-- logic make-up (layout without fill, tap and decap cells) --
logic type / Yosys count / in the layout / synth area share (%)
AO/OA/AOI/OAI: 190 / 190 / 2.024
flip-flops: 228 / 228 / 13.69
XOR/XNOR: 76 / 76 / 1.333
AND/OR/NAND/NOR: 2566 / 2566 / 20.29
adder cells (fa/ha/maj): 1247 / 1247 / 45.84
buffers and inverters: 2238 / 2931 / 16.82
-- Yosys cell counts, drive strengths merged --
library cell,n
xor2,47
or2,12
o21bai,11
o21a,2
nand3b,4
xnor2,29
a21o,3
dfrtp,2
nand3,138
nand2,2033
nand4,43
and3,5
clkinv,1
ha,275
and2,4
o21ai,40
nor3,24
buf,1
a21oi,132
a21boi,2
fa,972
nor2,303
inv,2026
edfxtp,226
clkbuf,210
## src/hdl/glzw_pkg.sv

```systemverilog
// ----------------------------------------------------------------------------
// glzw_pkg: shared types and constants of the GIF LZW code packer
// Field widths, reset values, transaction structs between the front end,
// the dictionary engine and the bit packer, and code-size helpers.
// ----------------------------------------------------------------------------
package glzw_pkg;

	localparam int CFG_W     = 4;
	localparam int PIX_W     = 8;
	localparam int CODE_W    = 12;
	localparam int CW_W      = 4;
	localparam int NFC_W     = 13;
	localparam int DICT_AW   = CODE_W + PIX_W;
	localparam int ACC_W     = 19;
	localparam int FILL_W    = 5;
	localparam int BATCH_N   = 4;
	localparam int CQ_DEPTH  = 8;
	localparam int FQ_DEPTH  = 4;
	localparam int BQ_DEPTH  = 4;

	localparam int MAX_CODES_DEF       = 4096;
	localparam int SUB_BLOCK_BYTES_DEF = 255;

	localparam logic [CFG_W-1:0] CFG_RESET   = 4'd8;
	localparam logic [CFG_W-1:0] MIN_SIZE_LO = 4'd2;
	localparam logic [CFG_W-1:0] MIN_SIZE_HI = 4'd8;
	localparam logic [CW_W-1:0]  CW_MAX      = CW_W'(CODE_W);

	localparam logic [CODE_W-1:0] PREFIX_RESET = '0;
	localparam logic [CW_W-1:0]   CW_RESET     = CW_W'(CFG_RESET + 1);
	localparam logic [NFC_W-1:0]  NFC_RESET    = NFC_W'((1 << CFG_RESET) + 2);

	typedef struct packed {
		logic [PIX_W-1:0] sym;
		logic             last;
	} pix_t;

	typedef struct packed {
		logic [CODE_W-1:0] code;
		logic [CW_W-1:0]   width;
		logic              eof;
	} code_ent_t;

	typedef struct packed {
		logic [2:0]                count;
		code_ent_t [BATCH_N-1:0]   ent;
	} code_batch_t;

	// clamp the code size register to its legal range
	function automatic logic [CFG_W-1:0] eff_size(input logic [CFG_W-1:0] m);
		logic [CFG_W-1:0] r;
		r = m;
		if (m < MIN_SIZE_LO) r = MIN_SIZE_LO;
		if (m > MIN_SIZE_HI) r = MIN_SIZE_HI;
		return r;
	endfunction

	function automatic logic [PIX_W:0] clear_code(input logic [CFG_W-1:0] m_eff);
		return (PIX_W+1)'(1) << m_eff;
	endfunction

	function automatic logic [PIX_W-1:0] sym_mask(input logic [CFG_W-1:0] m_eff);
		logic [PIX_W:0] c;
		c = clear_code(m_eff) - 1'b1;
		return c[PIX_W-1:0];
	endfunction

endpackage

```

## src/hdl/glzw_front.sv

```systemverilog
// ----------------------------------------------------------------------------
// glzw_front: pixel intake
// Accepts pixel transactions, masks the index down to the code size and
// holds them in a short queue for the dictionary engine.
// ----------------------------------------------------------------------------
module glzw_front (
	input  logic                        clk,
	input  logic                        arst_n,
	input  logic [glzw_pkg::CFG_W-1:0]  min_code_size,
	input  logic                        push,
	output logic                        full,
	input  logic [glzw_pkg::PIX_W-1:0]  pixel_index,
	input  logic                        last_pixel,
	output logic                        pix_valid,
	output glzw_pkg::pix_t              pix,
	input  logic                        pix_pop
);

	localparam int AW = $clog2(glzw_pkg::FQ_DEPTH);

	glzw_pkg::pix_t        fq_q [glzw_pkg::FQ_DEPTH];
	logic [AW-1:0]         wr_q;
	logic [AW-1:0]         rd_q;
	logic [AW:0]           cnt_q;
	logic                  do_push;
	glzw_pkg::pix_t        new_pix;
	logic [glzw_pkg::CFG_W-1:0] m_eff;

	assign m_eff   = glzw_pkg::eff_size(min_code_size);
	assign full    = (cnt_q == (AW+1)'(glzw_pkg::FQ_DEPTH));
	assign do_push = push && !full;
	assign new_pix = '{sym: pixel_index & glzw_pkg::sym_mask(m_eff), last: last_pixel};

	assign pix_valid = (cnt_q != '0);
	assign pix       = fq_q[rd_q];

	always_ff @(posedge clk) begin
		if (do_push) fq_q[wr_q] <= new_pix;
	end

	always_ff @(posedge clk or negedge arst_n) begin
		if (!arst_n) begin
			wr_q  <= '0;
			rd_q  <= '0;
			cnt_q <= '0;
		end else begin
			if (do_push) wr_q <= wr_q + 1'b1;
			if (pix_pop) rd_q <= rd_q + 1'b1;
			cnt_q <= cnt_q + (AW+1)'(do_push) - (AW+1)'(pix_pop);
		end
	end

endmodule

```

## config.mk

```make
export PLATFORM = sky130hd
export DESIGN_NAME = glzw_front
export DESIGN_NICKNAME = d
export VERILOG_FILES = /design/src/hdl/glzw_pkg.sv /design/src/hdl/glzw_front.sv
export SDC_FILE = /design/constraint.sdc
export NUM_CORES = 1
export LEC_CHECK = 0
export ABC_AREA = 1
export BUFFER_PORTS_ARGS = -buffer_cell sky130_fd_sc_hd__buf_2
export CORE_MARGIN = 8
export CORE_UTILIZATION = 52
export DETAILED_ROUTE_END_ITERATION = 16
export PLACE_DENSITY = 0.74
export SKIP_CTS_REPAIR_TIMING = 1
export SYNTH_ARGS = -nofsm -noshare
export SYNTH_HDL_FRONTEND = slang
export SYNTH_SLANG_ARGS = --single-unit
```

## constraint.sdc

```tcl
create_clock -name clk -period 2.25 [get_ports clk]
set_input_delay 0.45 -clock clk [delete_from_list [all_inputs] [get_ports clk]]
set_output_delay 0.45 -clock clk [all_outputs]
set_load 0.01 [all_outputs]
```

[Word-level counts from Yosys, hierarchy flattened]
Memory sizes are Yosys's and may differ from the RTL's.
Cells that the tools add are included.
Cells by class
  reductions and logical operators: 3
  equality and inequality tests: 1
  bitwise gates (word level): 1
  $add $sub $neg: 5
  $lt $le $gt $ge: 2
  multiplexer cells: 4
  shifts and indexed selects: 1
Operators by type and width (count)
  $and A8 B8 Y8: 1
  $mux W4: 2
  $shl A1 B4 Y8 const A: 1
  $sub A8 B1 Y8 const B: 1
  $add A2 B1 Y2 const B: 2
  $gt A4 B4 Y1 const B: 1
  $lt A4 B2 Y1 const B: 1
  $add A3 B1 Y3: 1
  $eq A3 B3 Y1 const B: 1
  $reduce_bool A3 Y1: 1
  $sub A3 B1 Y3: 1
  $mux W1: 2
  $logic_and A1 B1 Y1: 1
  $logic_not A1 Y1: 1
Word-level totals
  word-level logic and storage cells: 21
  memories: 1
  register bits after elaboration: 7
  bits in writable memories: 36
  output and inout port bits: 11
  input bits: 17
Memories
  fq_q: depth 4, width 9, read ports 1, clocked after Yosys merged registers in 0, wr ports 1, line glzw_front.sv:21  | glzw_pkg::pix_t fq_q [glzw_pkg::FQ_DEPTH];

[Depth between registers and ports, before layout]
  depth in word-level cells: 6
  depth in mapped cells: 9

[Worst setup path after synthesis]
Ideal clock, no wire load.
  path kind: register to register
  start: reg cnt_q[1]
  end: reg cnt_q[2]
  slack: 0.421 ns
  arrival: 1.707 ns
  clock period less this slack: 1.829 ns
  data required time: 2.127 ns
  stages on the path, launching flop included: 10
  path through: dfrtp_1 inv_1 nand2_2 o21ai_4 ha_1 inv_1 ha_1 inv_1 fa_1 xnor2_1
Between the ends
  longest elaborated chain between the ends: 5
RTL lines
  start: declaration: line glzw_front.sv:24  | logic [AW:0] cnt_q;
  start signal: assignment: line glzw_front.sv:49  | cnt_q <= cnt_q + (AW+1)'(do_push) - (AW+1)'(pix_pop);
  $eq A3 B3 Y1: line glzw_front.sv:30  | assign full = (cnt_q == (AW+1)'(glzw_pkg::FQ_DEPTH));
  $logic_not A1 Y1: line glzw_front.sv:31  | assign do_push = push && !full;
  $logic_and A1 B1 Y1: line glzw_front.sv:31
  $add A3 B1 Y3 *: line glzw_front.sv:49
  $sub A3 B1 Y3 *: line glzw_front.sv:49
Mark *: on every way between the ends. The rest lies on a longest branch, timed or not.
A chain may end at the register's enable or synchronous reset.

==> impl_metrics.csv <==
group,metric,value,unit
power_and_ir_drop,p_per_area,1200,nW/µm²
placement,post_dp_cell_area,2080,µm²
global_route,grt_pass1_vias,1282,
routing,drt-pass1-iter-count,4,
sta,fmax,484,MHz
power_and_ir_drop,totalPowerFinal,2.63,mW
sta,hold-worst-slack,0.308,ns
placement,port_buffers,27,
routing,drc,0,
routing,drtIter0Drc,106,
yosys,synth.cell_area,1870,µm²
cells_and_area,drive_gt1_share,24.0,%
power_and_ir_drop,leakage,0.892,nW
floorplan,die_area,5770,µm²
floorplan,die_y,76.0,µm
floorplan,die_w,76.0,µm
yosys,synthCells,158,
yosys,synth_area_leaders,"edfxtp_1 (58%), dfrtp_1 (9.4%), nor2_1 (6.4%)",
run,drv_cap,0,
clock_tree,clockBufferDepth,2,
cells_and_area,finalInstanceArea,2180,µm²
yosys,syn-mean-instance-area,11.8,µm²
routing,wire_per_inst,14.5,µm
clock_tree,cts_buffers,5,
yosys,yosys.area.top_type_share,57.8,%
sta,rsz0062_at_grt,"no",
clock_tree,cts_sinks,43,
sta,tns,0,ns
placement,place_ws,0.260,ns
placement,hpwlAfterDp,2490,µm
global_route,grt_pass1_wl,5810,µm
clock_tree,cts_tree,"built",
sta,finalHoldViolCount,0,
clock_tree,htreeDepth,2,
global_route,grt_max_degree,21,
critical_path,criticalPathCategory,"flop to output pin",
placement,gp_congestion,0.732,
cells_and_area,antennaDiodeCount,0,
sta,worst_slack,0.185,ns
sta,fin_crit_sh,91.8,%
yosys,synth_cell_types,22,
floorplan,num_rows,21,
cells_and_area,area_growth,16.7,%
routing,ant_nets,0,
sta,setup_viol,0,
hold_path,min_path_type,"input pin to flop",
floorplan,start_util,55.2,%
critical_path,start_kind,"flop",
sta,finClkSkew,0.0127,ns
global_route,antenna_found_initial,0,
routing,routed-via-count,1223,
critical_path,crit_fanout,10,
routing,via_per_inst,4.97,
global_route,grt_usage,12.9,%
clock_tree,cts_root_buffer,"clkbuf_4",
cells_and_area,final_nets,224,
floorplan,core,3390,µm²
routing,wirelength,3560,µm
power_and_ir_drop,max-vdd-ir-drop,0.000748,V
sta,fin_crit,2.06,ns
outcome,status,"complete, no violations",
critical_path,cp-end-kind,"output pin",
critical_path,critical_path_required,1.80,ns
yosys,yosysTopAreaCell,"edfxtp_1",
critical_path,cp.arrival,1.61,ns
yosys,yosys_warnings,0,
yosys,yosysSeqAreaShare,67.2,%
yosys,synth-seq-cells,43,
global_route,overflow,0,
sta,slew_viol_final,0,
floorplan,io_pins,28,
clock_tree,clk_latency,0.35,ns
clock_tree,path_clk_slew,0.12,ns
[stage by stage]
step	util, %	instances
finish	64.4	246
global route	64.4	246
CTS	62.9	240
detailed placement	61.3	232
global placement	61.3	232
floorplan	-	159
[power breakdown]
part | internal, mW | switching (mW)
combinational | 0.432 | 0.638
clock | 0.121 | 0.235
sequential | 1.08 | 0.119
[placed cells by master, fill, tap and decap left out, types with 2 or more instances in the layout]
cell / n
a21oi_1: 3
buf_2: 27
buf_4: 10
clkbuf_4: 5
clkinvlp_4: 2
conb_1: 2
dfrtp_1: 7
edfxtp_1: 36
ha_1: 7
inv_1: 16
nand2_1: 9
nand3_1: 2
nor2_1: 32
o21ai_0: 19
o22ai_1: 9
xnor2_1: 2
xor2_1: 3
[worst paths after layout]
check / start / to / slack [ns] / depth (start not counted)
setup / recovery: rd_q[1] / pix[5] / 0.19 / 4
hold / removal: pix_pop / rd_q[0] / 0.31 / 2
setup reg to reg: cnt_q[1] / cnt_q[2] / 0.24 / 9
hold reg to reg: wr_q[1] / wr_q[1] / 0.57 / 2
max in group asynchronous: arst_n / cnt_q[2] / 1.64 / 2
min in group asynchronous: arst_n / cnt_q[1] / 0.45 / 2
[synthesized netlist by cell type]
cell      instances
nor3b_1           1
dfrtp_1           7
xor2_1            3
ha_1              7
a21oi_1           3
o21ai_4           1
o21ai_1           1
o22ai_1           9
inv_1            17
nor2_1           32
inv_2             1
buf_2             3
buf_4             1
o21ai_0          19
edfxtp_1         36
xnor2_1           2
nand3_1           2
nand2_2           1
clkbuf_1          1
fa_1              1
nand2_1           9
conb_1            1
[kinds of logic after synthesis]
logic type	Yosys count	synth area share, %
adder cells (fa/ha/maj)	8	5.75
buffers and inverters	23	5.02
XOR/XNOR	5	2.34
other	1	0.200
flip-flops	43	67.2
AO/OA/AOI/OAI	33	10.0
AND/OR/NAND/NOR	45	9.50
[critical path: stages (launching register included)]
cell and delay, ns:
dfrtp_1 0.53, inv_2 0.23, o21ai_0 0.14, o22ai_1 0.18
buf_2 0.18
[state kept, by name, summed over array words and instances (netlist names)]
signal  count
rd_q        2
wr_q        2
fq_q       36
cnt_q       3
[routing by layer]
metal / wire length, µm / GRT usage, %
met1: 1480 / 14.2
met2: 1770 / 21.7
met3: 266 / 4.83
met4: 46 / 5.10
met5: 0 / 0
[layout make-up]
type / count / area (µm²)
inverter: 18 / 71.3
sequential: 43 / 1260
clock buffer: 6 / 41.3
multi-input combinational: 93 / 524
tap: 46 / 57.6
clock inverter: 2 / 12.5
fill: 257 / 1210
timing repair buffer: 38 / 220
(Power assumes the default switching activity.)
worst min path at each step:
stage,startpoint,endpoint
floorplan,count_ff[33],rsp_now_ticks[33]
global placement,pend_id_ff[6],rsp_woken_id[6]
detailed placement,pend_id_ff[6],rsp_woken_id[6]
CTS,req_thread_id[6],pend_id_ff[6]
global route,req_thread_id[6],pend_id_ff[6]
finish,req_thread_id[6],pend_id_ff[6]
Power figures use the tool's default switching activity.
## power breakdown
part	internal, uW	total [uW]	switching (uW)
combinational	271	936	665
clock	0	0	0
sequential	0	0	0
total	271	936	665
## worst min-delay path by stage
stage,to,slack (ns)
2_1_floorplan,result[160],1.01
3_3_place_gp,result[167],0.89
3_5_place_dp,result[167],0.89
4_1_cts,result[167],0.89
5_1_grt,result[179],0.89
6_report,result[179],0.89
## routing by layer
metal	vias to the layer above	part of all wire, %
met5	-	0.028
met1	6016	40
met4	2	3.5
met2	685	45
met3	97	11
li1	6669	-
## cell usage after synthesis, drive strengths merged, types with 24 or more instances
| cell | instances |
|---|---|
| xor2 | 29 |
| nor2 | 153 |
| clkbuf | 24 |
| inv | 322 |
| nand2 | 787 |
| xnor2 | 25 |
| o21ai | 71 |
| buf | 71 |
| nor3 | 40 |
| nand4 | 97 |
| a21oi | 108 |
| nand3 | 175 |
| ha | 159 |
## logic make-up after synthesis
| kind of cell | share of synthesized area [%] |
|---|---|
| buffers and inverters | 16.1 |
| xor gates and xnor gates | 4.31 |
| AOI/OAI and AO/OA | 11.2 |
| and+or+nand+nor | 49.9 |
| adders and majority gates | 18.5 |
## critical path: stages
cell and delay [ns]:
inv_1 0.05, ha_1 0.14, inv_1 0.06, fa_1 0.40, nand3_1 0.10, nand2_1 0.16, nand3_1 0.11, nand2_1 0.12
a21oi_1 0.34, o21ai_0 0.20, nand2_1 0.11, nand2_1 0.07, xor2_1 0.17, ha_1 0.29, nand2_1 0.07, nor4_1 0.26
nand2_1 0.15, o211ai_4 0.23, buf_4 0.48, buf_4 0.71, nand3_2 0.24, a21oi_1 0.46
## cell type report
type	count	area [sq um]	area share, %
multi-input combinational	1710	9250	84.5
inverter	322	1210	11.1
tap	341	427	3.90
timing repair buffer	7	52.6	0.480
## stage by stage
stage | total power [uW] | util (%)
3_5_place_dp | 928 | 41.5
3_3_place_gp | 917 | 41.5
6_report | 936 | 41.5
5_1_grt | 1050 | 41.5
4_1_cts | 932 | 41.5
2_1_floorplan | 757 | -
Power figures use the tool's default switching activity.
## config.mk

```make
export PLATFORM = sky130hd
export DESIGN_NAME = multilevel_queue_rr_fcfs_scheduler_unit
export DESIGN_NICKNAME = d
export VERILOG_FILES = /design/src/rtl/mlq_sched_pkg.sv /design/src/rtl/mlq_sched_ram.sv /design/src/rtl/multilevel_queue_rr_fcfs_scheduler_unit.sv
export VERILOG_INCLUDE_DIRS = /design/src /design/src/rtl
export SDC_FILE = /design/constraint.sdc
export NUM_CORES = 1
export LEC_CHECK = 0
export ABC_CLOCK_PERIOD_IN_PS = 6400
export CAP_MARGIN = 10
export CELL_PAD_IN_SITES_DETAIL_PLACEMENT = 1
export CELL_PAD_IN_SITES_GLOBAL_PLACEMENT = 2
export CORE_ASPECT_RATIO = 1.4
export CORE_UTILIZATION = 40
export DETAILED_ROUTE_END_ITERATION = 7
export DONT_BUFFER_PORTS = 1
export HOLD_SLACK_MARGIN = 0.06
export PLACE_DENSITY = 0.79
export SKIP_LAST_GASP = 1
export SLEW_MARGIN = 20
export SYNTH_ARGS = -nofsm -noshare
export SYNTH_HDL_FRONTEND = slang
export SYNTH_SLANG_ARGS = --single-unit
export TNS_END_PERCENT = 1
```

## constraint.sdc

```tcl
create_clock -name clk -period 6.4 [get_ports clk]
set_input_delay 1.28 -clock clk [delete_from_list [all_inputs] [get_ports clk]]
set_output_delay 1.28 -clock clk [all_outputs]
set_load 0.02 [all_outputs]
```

***

## TO DO
Note how many lines in the data above have the string "result" in them, and give that number by itself.

## SOLUTION FOR THIS EXERCISE
6